▶ **Activity**: Below are some records; work out how many of their lines contain "IDLE" and give the number only.

Items from a data source:
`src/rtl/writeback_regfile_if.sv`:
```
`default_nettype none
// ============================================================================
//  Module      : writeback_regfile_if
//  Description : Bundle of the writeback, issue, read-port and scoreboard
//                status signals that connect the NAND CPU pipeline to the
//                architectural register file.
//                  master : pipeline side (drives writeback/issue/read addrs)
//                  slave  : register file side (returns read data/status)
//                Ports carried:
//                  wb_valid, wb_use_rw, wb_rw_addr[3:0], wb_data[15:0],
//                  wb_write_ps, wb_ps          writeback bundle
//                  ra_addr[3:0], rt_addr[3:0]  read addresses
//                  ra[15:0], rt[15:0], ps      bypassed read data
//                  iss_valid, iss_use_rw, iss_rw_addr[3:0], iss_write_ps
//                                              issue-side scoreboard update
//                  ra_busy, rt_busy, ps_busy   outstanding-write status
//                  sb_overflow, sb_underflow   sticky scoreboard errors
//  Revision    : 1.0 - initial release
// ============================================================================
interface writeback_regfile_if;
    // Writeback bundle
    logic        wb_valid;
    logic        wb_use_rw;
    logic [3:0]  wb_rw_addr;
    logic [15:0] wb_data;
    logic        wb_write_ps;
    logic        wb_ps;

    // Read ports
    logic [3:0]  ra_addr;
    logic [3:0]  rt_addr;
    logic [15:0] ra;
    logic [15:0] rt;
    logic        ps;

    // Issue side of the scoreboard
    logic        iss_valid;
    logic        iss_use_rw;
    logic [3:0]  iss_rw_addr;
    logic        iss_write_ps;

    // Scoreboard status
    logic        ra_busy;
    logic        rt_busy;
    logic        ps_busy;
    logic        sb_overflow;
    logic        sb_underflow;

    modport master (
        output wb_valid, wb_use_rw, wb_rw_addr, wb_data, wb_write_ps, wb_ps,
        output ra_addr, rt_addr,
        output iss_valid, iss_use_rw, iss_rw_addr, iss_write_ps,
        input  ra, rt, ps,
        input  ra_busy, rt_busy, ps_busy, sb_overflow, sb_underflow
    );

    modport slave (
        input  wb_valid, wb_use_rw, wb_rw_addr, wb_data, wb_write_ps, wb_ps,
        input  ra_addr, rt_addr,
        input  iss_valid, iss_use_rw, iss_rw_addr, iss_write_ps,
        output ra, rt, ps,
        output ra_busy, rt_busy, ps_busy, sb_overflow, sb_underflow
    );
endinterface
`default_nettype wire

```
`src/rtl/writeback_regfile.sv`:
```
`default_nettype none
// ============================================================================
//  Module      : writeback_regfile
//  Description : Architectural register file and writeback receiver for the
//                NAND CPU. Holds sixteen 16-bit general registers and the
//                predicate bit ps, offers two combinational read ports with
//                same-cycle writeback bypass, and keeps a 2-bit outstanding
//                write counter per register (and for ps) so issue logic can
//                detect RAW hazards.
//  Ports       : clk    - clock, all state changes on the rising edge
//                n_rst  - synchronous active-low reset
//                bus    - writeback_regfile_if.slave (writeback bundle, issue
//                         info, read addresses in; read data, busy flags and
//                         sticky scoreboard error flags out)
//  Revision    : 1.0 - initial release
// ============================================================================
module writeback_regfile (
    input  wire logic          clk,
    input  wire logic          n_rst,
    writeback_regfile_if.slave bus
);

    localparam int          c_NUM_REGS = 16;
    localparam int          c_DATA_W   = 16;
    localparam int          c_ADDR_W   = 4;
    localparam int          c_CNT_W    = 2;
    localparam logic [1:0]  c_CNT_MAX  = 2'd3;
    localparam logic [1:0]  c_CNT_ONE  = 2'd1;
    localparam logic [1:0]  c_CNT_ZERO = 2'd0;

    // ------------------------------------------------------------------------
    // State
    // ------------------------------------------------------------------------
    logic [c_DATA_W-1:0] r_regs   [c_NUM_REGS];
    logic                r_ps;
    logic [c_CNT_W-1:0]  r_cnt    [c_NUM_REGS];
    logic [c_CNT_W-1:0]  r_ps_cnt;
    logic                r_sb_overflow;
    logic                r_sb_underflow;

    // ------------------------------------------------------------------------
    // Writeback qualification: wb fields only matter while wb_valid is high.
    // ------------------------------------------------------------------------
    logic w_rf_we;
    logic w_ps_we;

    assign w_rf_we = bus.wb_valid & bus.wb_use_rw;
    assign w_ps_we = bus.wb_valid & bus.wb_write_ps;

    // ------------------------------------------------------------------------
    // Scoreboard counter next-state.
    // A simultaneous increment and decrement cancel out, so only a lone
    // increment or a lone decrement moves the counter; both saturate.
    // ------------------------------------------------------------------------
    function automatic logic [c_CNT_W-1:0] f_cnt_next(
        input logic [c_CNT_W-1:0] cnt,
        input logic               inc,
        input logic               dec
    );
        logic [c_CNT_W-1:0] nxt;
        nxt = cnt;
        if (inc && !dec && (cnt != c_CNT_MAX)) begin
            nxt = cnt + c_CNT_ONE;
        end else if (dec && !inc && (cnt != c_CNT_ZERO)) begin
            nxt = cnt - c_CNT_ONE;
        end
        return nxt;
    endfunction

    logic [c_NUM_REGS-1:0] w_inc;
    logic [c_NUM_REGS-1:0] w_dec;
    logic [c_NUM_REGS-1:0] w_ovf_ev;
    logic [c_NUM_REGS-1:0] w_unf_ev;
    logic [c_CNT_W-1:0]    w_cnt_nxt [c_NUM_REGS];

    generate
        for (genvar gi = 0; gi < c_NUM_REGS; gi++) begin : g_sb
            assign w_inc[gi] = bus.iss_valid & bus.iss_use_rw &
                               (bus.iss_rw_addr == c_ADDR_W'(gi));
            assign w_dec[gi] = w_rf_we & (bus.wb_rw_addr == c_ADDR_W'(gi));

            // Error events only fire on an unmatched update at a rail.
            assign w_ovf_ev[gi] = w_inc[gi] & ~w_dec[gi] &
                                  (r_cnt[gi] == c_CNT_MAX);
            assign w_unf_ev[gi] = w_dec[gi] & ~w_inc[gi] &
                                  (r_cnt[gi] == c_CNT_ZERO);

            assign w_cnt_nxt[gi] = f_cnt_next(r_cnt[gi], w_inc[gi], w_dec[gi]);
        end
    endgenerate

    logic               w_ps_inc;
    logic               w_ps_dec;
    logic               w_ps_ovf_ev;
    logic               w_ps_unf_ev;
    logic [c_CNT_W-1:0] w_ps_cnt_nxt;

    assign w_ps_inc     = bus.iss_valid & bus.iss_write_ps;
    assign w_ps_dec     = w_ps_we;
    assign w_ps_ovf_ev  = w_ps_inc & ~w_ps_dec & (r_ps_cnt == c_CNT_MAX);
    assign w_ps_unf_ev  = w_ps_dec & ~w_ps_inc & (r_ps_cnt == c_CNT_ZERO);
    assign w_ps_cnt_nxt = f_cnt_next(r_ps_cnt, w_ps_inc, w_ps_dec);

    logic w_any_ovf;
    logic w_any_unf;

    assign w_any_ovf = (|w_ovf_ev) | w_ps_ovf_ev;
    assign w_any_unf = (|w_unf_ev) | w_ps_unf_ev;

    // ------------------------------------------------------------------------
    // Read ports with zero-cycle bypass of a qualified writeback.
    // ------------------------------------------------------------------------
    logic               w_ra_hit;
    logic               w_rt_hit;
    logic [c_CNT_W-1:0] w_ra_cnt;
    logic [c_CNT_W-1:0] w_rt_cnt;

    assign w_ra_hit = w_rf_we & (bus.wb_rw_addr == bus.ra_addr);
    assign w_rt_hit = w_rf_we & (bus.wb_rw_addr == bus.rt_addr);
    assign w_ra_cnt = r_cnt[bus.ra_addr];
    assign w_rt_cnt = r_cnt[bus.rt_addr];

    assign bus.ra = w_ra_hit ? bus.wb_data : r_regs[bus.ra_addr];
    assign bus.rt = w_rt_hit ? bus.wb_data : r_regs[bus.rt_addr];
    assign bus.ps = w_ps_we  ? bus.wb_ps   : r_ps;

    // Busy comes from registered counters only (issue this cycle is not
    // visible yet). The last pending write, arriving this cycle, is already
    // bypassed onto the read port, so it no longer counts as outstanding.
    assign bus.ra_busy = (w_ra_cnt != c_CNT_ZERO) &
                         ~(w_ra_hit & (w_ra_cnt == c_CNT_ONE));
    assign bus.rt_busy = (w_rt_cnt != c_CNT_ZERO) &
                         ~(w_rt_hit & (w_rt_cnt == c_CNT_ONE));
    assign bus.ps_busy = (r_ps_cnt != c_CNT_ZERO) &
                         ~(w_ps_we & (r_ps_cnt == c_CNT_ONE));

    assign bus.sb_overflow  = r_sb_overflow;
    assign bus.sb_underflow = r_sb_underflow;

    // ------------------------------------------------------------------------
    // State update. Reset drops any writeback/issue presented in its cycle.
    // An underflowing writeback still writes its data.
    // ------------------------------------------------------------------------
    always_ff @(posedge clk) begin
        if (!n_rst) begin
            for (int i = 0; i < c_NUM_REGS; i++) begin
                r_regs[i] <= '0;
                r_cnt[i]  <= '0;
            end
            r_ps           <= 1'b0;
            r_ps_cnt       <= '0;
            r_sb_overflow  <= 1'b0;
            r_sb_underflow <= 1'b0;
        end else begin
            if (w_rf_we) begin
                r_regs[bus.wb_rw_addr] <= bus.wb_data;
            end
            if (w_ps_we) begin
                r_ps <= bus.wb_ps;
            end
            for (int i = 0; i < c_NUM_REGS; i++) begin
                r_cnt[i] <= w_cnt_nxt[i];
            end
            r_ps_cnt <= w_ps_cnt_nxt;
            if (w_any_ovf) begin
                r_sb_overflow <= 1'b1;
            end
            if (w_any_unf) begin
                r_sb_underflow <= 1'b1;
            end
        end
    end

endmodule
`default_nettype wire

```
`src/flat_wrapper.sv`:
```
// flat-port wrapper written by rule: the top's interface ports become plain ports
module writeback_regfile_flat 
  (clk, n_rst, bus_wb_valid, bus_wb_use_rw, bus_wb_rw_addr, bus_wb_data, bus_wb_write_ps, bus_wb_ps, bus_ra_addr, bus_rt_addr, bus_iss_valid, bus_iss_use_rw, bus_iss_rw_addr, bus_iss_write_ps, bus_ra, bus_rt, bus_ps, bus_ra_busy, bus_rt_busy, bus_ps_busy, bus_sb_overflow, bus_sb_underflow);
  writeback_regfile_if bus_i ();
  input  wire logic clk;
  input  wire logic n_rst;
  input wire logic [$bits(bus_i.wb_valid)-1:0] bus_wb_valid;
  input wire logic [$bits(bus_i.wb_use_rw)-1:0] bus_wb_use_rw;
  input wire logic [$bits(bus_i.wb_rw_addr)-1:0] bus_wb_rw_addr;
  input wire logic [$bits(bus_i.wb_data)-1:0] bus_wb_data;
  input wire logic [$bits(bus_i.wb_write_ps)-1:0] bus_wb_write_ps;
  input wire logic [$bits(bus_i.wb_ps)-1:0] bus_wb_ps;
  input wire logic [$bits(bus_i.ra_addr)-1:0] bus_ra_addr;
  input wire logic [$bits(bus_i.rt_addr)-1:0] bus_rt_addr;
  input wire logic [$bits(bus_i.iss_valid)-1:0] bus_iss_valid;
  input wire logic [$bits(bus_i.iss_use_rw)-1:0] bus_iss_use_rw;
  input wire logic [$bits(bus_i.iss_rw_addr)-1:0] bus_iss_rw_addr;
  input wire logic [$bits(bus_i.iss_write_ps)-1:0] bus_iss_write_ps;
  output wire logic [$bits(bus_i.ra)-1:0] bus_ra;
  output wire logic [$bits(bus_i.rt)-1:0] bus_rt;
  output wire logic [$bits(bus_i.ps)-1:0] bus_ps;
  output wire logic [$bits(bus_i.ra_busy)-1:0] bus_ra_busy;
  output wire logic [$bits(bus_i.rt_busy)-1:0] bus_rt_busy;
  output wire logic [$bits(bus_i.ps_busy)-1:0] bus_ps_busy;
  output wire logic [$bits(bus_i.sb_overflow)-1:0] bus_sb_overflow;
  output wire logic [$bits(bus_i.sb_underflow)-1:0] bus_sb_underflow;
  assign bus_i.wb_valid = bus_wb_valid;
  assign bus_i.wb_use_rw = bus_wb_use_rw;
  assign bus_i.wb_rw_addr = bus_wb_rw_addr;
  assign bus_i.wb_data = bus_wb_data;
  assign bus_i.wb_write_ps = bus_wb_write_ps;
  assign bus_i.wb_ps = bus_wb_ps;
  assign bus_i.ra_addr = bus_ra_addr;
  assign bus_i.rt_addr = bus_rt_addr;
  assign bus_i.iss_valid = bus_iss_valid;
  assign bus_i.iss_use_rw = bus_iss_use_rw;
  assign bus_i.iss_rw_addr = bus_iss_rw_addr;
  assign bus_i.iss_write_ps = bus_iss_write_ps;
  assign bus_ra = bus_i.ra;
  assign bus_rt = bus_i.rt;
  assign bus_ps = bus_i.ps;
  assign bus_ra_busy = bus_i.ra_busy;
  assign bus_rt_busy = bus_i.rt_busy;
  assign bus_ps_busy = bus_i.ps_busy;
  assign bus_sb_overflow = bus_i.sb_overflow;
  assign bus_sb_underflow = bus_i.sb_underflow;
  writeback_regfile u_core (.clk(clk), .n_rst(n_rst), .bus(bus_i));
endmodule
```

--

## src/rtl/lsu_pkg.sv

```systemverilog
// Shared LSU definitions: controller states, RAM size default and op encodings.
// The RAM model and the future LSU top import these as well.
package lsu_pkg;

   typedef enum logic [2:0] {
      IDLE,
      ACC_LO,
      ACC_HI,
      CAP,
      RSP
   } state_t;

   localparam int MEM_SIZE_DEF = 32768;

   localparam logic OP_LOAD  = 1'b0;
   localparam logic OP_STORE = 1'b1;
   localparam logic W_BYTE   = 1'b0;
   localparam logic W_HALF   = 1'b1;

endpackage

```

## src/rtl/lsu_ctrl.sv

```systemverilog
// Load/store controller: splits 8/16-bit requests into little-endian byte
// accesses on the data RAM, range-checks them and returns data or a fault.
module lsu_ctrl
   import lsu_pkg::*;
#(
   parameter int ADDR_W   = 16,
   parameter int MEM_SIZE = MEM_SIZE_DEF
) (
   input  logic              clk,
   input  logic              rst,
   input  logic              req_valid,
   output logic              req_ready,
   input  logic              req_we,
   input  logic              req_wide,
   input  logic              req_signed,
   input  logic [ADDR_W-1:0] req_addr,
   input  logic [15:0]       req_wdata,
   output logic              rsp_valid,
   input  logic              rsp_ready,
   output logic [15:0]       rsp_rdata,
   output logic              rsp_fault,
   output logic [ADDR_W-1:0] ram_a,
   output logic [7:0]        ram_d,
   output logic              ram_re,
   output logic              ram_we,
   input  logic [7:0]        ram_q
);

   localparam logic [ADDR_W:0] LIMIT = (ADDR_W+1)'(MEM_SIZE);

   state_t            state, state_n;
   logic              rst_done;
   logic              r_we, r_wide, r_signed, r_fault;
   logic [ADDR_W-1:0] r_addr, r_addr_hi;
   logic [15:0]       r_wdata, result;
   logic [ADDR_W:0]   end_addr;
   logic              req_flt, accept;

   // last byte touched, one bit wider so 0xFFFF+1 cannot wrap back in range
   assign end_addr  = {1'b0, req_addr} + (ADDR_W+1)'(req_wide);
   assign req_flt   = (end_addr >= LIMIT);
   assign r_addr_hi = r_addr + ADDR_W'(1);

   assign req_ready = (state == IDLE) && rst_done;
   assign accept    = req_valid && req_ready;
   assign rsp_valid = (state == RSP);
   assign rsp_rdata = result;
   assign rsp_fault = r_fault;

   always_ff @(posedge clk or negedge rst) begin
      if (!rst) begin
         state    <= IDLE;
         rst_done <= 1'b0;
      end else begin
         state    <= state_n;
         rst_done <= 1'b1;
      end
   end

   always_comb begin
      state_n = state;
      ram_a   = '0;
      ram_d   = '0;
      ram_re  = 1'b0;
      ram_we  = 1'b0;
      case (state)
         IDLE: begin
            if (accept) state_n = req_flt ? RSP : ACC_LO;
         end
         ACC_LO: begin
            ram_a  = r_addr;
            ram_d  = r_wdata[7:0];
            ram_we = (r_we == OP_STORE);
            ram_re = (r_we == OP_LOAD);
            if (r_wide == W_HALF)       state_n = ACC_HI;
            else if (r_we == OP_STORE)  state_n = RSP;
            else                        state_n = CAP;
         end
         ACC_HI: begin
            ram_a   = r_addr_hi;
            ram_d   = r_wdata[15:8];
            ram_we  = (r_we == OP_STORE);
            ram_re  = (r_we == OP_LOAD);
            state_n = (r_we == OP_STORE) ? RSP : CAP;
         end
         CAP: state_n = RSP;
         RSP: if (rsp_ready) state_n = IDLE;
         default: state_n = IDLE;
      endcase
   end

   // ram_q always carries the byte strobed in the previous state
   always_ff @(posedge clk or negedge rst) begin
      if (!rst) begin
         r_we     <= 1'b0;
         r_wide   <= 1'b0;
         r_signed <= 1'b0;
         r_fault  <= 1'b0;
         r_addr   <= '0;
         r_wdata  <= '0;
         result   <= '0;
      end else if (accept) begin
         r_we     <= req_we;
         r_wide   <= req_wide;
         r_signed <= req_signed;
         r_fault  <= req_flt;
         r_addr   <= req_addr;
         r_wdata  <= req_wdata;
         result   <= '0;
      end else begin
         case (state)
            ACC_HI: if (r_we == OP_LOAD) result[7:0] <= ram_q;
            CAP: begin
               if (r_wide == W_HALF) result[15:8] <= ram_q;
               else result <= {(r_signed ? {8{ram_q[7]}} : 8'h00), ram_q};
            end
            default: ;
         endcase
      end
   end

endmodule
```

▶ **Exercise answer**: 6